膀胱炎は女性ばかりでなく、男性でも発症します。統計的に女性が圧倒的に多いのは、人体の作りに起因します。女性の尿道は男性より短く、細菌のいる膣や肛門と尿道の距離が近いせいもあります。男性の尿道は長く、細菌が侵入しても膀胱で感染を起こすまでには至らない場合が多いのです。しかし、女性に多い疾病だからといって、膀胱炎は婦人病ではありません。細菌性尿路感染症は、50歳を超えると男女ともに多くなり発症の差は少なくなります。

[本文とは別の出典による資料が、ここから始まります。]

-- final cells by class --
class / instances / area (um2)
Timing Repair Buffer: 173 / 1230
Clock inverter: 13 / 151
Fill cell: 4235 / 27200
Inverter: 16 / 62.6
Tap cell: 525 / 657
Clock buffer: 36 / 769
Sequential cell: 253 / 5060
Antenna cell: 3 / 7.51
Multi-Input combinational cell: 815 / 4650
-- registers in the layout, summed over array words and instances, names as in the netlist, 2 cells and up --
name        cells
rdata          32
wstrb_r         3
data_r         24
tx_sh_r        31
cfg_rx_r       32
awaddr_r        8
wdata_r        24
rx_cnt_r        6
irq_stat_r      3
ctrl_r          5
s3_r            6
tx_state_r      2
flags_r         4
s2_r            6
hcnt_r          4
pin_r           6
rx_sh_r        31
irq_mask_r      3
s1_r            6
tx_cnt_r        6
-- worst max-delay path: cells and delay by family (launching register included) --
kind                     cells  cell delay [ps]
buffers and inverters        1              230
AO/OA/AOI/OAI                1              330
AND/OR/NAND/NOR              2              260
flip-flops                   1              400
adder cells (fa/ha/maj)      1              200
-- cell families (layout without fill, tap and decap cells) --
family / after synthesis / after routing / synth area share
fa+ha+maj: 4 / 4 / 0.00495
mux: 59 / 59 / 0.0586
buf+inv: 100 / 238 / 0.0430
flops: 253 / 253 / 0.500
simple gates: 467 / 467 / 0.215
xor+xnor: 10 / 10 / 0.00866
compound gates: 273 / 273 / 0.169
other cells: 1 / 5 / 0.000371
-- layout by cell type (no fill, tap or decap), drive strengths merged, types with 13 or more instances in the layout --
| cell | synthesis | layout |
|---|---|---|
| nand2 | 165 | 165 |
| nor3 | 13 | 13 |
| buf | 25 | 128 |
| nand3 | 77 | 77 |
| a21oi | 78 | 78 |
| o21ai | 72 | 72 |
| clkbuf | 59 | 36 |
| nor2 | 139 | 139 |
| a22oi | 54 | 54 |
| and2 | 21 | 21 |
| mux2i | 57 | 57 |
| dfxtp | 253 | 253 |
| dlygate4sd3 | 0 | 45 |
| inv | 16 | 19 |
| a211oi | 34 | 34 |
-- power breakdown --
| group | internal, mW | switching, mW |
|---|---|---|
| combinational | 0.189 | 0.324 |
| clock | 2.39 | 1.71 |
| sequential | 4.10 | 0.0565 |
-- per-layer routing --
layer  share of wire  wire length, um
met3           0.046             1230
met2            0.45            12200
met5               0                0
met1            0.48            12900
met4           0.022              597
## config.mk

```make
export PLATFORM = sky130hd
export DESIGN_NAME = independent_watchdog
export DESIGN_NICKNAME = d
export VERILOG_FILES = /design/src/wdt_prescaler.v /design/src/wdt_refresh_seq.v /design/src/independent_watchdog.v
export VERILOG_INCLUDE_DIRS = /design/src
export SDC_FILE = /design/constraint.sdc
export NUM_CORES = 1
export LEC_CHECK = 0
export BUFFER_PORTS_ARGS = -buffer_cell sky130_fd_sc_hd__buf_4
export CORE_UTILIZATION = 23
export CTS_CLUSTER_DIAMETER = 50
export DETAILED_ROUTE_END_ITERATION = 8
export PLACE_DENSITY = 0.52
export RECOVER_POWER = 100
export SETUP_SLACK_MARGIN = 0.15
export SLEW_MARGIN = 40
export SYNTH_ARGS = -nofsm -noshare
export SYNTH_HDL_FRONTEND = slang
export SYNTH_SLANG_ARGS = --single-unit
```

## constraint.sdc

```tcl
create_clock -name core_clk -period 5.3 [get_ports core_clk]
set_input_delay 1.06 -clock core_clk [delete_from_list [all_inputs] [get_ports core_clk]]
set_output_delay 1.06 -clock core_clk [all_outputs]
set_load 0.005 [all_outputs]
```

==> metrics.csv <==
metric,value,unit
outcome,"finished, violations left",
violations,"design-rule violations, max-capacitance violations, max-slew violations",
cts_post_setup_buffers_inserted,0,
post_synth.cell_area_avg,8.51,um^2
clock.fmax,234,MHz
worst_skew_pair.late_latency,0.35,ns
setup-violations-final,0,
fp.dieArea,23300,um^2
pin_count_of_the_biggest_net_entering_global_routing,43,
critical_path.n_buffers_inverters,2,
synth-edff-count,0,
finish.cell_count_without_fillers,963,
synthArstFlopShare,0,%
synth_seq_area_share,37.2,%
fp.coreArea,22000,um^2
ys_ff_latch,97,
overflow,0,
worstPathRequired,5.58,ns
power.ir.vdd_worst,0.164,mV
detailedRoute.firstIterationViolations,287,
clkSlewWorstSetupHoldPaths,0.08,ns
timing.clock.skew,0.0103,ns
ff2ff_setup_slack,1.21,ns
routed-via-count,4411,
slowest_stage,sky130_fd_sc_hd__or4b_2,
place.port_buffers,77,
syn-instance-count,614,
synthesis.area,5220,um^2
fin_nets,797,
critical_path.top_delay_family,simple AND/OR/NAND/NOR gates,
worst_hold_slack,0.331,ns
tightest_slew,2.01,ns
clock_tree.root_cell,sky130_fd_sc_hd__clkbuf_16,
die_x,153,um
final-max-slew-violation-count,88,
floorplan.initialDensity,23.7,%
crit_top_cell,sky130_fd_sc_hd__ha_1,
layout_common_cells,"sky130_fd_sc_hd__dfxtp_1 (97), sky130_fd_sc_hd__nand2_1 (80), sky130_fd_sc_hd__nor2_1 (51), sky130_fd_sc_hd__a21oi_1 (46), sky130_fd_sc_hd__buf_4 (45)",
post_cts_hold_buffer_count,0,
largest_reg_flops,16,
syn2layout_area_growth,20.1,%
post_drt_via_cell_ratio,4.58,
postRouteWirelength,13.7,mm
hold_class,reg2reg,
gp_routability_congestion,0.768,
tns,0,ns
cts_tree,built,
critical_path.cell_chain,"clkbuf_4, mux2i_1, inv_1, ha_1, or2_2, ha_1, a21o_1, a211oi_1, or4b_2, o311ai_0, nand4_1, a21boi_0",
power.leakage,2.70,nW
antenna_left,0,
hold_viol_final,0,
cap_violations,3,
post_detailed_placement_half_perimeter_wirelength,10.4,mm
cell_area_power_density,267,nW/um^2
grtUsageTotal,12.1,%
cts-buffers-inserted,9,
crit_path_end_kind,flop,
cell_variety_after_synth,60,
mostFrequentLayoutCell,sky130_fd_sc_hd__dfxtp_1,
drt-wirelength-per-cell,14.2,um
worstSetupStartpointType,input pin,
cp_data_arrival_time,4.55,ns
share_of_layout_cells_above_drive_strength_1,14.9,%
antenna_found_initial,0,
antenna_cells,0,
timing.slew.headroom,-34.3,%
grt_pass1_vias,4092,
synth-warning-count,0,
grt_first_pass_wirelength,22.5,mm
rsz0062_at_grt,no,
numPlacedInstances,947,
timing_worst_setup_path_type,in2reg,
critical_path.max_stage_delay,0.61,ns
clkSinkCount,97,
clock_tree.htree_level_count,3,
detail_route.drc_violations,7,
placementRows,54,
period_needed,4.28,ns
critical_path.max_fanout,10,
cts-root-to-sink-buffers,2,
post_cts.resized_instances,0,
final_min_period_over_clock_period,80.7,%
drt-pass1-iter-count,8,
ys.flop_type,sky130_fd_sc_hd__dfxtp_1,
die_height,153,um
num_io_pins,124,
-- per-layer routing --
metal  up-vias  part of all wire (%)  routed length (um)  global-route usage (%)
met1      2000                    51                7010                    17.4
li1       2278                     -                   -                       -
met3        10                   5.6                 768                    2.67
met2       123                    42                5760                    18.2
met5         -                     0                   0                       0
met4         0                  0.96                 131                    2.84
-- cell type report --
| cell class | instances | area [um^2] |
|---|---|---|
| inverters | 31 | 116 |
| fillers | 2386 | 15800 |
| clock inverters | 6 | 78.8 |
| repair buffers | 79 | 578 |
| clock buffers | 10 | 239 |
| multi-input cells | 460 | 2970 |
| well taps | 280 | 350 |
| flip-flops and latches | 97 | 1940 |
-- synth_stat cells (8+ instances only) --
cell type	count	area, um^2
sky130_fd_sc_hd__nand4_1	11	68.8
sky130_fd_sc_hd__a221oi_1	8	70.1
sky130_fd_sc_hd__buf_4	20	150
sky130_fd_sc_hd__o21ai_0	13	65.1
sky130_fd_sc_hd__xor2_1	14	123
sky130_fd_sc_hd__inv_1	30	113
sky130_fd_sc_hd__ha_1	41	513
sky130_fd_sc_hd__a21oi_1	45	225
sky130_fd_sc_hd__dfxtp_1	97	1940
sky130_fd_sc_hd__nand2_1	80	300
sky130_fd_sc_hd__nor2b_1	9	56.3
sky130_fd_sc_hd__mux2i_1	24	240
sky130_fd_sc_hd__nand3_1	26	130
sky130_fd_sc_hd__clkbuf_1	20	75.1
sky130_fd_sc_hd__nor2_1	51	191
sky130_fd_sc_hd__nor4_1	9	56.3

膀胱炎には上記に記したように、5種類の感染があります。もっとも多いのは細菌感染です。感染を起こす細菌として最も多いのは大腸菌です。腎臓結石があるとプロテウス菌が多くなります。思春期の女性の多く見られます。感染原因としては、結石などによる尿路の閉塞、膀胱の機能障害、尿管と膀胱の間の弁の漏れ、導尿カテーテルや器具の挿入、性交、殺精子薬や避妊具ペッサリーの使用、膣と膀胱もしくは腸と膀胱の間に生じた異常な通路、前立腺炎(以上、上行性感染)、敗血症などの血流の感染、感染性心内膜炎による心臓弁の感染(以上、血行性感染)が挙げられます。ウィルス性感染は単純ヘルペスU型というウィルスが感染源です。真菌性感染はカンジタ属、プラストミセス属、コクシジオイデス属などの真菌が感染源です。寄生虫感染は文字通り、寄生虫が尿路に侵入します。トリコモナス、吸虫、マラリア、フィラリアなどがあげられます。

膀胱炎は感染源やその人の体質によって自覚症状に幾分差異がありますが、大方、焼けつくような排尿痛、切迫した尿意、気持ちの悪い残尿感、発熱、(場合によっては血尿)などを伴います。